On September 12, 2023, following weeks of teasers and speculation regarding a potential reunion, all five members appeared together at the 2023 MTV Video Music Awards to present the Best Pop Award. On September 14, it was confirmed the group recorded a new song entitled "Better Place" for the DreamWorks Animation film Trolls Band Together. The song was released on September 29, 2023, reaching No. 1 on the US and Canadian iTunes Charts, No. 4 on the Global and European iTunes Charts and No. 25 on the Billboard Hot 100.

In the wake of the new single's release, Fatone said there were no immediate plans for more music from NSYNC, but the band could release a new album within the next two years, subject to the success of "Better Place" and the involvement of Timberlake.

===Acting===
In 2002, Fatone played Cousin Angelo in the comedy film My Big Fat Greek Wedding, a role he reprised in the TV spin-off My Big Fat Greek Life and the 2016 sequel. In the same year, he made his Broadway debut, playing the lead in Rent at the Nederlander Theatre in New York. He went on to act in the critically acclaimed movie The Cooler and had minor roles in the experimental film Red Riding Hood and Homie Spumoni, the latter alongside Jamie-Lynn Sigler. He returned to Broadway in 2004 in a revival of Little Shop of Horrors and later appeared in productions of The Producers and 42nd Street in Pittsburgh and Rock of Ages at Bally's Las Vegas.

Fatone played himself in the kung fu skit "Enter the Fat One" in the first season of Robot Chicken, later making more appearances on the show, including the first Star Wars episode. He also played himself in the Syfy film Jersey Shore Shark Attack, the TV series Return of the Mac, and the Comedy Central feature Cursed Friends. Fatone has guest-starred in the Disney Channel series Hannah Montana, Imagination Movers and Kim Possible in addition to various other TV shows and horror films, including Inkubus (2011) and Dead 7 (2016). He reprised his role as Angelo in My Big Fat Greek Wedding 3 (2023), and he also lent his voice to Trolls Band Together playing the character Ablaze. He once again lent his voice to an episode of Superkitties in 2025.

===Presenting===
Fatone was the "ringmaster" for NBC's reality series Celebrity Circus in 2005. In 2007, he hosted NBC's The Singing Bee and the Australian version of the show on Nine Network. The same year, he became a red carpet host for TV Guide along with Lisa Rinna. In 2009 Fatone co-hosted the live pre-show for TNA Wrestling's biggest annual pay-per-view event, TNA Bound for Glory, alongside Jeremy Borash.
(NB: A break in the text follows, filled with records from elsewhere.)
$ cat src/rtl/pc_redirect_controller.sv
// pc_redirect_controller
// Owns the program counter and selects the next fetch address among PC+4,
// branch target, jump target and JR target. Redirects arriving while the
// hazard unit stalls are latched and applied when the stall releases.
// Ports:
//   Clk, Reset (async, active-low)
//   Stall                          - hold PC this cycle
//   BranchReq/BranchPC/BranchImm   - EX taken branch
//   JrReq/JrTarget                 - EX jump register
//   JumpReq/JumpPC/JumpIndex       - ID J/JAL
//   PC          - current fetch address
//   Flush       - combinational, clear IF/ID at this edge
//   Pending     - latched redirect awaiting stall release
//   RedirectSrc - source applied this cycle (0 none,1 branch,2 jr,3 jump)
//   RedirectCount - only with macro PC_REDIRECT_COUNT_EN: edges with Flush=1
module pc_redirect_controller
  import pc_ctrl_pkg::*;
#(
  parameter logic [31:0] RESET_PC = DEFAULT_RESET_PC,
  parameter int          CNT_W    = 32
) (
  input  logic             Clk,
  input  logic             Reset,
  input  logic             Stall,
  input  logic             BranchReq,
  input  logic [31:0]      BranchPC,
  input  logic [15:0]      BranchImm,
  input  logic             JrReq,
  input  logic [31:0]      JrTarget,
  input  logic             JumpReq,
  input  logic [31:0]      JumpPC,
  input  logic [25:0]      JumpIndex,
  output logic [31:0]      PC,
  output logic             Flush,
  output logic             Pending,
`ifdef PC_REDIRECT_COUNT_EN
  output logic [CNT_W-1:0] RedirectCount,
`endif
  output logic [1:0]       RedirectSrc
);

  state_t      state;
  logic [31:0] pend_target;
  logic [1:0]  pend_src;
  logic [31:0] seq_pc;
  logic [1:0]  live_src;
  logic [31:0] live_target;
  logic        outranks;
  logic [1:0]  apply_src;
  logic [31:0] apply_target;

  pc_target_calc u_calc (
    .pc          (PC),
    .branch_req  (BranchReq),
    .branch_pc   (BranchPC),
    .branch_imm  (BranchImm),
    .jr_req      (JrReq),
    .jr_target   (JrTarget),
    .jump_req    (JumpReq),
    .jump_pc     (JumpPC),
    .jump_index  (JumpIndex),
    .seq_pc      (seq_pc),
    .live_src    (live_src),
    .live_target (live_target)
  );

  // pend_src is SRC_NONE in RUN, so outranks then simply means "any request".
  assign outranks = src_rank(live_src) > src_rank(pend_src);

  always_comb begin
    apply_src    = SRC_NONE;
    apply_target = seq_pc;
    if (!Stall) begin
      if (state == PEND && !outranks) begin
        apply_src    = pend_src;
        apply_target = pend_target;
      end else if (live_src != SRC_NONE) begin
        apply_src    = live_src;
        apply_target = live_target;
      end
    end
  end

  assign Flush       = (apply_src != SRC_NONE);
  assign RedirectSrc = apply_src;
  assign Pending     = (state == PEND);

  // PC register, state and pending latch. While stalled, only a strictly
  // higher-priority request may replace what has been latched.
  always_ff @(posedge Clk or negedge Reset) begin
    if (!Reset) begin
      PC          <= RESET_PC;
      state       <= RUN;
      pend_target <= 32'h0;
      pend_src    <= SRC_NONE;
    end else if (Stall) begin
      if (outranks) begin
        pend_target <= live_target;
        pend_src    <= live_src;
        state       <= PEND;
      end
    end else begin
      PC       <= apply_target;
      state    <= RUN;
      pend_src <= SRC_NONE;
    end
  end

`ifdef PC_REDIRECT_COUNT_EN
  always_ff @(posedge Clk or negedge Reset) begin
    if (!Reset) begin
      RedirectCount <= '0;
    end else if (Flush) begin
      RedirectCount <= RedirectCount + CNT_W'(1);
    end
  end
`endif

endmodule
From 2010 to 2015, Fatone served as the announcer for host Steve Harvey on the show Family Feud. At the same time he hosted the Live Well Network series My Family Recipe Rocks, the Food Network cooking competition Rewrapped, and Parents Just Don't Understand series on the Hub Network. He also was a celebrity guest host of The Price Is Right Live! at Bally's Las Vegas. In January 2012, Fatone was one of eight celebrities participating in the Food Network reality series Rachael vs. Guy: Celebrity Cook-Off. Though eliminated in week six, he secured a $5,000 award for his charity, the Fatone Family Foundation.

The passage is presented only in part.